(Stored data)
● ● ● ● ●
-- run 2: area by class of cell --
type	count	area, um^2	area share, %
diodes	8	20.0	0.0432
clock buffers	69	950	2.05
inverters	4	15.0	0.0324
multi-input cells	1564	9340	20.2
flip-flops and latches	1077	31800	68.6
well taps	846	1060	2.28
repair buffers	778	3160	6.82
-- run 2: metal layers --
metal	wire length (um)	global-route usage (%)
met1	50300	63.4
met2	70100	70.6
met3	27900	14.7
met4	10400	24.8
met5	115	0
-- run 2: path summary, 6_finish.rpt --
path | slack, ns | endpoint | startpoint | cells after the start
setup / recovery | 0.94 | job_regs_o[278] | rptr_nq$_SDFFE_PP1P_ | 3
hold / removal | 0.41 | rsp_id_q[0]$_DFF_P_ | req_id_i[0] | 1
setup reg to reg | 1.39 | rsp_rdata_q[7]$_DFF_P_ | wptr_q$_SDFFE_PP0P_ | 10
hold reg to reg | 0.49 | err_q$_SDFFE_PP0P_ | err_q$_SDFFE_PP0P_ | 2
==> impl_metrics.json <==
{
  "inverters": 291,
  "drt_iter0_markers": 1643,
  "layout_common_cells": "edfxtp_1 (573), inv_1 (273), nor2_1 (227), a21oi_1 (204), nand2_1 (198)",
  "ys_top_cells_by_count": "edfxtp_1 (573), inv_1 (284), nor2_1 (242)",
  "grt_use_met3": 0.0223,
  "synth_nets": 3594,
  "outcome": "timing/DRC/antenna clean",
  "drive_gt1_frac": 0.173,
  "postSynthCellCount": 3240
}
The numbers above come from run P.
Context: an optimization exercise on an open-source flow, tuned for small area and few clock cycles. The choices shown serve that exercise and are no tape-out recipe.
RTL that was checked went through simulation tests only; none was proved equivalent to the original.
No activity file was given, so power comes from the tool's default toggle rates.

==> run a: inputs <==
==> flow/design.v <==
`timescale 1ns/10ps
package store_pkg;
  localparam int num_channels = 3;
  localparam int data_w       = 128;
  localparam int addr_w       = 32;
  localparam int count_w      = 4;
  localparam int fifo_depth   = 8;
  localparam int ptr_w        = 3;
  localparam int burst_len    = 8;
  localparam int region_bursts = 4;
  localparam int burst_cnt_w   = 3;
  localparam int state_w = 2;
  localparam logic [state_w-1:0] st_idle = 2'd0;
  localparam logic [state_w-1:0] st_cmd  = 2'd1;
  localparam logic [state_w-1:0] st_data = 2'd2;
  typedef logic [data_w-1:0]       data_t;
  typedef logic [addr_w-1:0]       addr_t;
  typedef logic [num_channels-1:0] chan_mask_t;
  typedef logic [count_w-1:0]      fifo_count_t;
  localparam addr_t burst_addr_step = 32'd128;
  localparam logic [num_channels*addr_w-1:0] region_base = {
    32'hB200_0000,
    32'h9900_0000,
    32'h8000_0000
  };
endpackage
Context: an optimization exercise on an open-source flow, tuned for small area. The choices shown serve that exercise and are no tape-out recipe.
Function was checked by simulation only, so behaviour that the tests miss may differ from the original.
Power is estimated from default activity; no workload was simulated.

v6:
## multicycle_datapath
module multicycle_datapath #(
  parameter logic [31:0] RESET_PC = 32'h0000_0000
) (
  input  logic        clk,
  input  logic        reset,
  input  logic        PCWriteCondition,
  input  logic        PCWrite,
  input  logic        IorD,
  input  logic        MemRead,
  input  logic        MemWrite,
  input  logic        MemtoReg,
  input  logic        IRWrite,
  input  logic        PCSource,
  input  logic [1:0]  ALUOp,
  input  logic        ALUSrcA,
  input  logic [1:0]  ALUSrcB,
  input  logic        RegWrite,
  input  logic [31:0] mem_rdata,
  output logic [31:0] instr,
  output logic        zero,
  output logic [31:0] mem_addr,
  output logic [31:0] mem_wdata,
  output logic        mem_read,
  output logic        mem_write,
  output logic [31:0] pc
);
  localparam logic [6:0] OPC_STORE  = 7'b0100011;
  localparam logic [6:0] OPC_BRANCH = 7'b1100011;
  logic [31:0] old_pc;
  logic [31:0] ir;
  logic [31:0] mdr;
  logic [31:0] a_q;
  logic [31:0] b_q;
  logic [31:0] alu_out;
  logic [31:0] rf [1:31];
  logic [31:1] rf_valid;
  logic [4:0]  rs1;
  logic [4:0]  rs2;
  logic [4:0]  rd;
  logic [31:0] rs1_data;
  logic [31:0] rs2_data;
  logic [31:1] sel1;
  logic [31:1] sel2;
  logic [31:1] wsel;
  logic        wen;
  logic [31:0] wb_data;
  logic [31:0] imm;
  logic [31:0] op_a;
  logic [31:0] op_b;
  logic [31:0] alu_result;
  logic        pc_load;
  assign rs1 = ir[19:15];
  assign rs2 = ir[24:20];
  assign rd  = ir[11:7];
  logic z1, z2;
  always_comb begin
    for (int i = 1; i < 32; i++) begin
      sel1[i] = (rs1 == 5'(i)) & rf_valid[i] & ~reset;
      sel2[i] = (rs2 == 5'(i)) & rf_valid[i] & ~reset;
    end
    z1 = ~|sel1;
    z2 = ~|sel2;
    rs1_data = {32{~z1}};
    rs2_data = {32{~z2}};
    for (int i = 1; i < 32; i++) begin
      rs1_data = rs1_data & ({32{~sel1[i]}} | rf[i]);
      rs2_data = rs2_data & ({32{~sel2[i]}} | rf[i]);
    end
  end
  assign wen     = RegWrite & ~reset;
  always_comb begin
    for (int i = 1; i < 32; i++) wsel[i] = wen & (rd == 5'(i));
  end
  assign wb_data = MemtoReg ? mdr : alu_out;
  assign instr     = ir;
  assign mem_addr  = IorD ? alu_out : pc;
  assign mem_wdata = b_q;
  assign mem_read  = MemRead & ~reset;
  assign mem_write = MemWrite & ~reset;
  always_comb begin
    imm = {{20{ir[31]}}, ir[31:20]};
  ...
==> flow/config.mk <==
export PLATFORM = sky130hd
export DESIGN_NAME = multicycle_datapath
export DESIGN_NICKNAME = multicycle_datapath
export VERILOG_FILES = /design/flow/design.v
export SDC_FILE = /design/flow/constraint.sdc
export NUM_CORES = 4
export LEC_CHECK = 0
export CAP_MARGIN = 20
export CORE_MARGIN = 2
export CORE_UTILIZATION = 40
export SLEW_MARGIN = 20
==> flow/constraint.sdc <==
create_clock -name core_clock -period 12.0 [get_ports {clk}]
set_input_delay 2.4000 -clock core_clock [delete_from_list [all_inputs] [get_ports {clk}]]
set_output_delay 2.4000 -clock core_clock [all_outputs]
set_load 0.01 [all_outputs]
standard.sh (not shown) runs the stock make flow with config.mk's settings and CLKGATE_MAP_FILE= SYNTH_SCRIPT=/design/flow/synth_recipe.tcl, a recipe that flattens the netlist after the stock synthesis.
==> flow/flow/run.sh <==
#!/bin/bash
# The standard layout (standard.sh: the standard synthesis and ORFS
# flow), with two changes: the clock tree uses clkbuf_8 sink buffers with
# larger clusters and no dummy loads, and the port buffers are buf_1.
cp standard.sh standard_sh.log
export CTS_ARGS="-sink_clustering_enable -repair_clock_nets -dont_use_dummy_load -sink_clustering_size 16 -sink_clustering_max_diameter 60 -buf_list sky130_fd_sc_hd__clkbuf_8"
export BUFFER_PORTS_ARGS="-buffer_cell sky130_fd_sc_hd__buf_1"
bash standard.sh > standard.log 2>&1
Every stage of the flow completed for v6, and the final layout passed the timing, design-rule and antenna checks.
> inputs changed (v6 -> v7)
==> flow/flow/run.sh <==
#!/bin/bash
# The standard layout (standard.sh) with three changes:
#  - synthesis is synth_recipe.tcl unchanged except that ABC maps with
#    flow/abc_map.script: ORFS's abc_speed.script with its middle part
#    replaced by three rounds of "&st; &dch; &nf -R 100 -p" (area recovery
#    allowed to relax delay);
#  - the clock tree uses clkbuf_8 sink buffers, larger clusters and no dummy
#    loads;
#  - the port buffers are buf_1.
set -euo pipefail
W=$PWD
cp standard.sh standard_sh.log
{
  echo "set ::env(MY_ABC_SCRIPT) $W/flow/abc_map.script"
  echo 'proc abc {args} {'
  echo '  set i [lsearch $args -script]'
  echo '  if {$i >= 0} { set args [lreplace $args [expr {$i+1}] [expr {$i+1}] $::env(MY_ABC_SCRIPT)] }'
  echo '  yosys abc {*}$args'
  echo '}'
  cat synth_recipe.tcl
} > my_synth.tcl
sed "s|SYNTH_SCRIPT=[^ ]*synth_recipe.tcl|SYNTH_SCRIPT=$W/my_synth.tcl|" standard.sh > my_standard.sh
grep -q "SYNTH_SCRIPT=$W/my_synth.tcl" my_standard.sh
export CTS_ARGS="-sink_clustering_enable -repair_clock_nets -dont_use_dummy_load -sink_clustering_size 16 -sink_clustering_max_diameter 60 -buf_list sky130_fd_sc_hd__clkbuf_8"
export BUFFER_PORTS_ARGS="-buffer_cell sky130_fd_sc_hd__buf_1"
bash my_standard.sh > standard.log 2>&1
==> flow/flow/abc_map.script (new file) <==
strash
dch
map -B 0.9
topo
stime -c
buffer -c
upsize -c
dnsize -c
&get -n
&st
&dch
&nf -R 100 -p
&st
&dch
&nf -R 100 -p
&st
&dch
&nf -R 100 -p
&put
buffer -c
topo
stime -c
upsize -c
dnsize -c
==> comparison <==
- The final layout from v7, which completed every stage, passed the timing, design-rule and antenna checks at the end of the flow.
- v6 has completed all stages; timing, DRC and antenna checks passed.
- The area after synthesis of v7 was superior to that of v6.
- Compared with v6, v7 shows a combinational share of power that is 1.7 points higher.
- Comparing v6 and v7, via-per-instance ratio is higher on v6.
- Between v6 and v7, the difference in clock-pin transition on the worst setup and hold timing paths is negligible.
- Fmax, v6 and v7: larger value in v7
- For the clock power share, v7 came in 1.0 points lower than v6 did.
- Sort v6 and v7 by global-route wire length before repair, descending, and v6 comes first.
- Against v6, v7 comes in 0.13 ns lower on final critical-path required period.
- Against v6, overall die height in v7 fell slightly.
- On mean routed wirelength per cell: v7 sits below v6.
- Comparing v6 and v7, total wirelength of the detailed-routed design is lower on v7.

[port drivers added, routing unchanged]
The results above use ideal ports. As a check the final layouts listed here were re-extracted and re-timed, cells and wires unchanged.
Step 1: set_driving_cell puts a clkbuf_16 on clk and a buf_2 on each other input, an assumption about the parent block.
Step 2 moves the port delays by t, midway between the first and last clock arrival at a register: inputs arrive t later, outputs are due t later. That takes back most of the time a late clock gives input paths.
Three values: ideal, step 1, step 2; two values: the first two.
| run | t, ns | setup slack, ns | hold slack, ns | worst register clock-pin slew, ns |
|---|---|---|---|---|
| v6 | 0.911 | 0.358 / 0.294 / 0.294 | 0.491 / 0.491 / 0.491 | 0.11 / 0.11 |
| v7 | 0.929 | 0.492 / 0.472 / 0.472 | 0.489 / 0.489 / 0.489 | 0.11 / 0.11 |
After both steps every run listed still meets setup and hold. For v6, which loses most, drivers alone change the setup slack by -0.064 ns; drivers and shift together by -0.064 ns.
● ● ● ● ●
Problem requirements:
Each line of the data that holds "inverters" should be reported.

Exercise output:
inverters	4	15.0	0.0324
  "inverters": 291,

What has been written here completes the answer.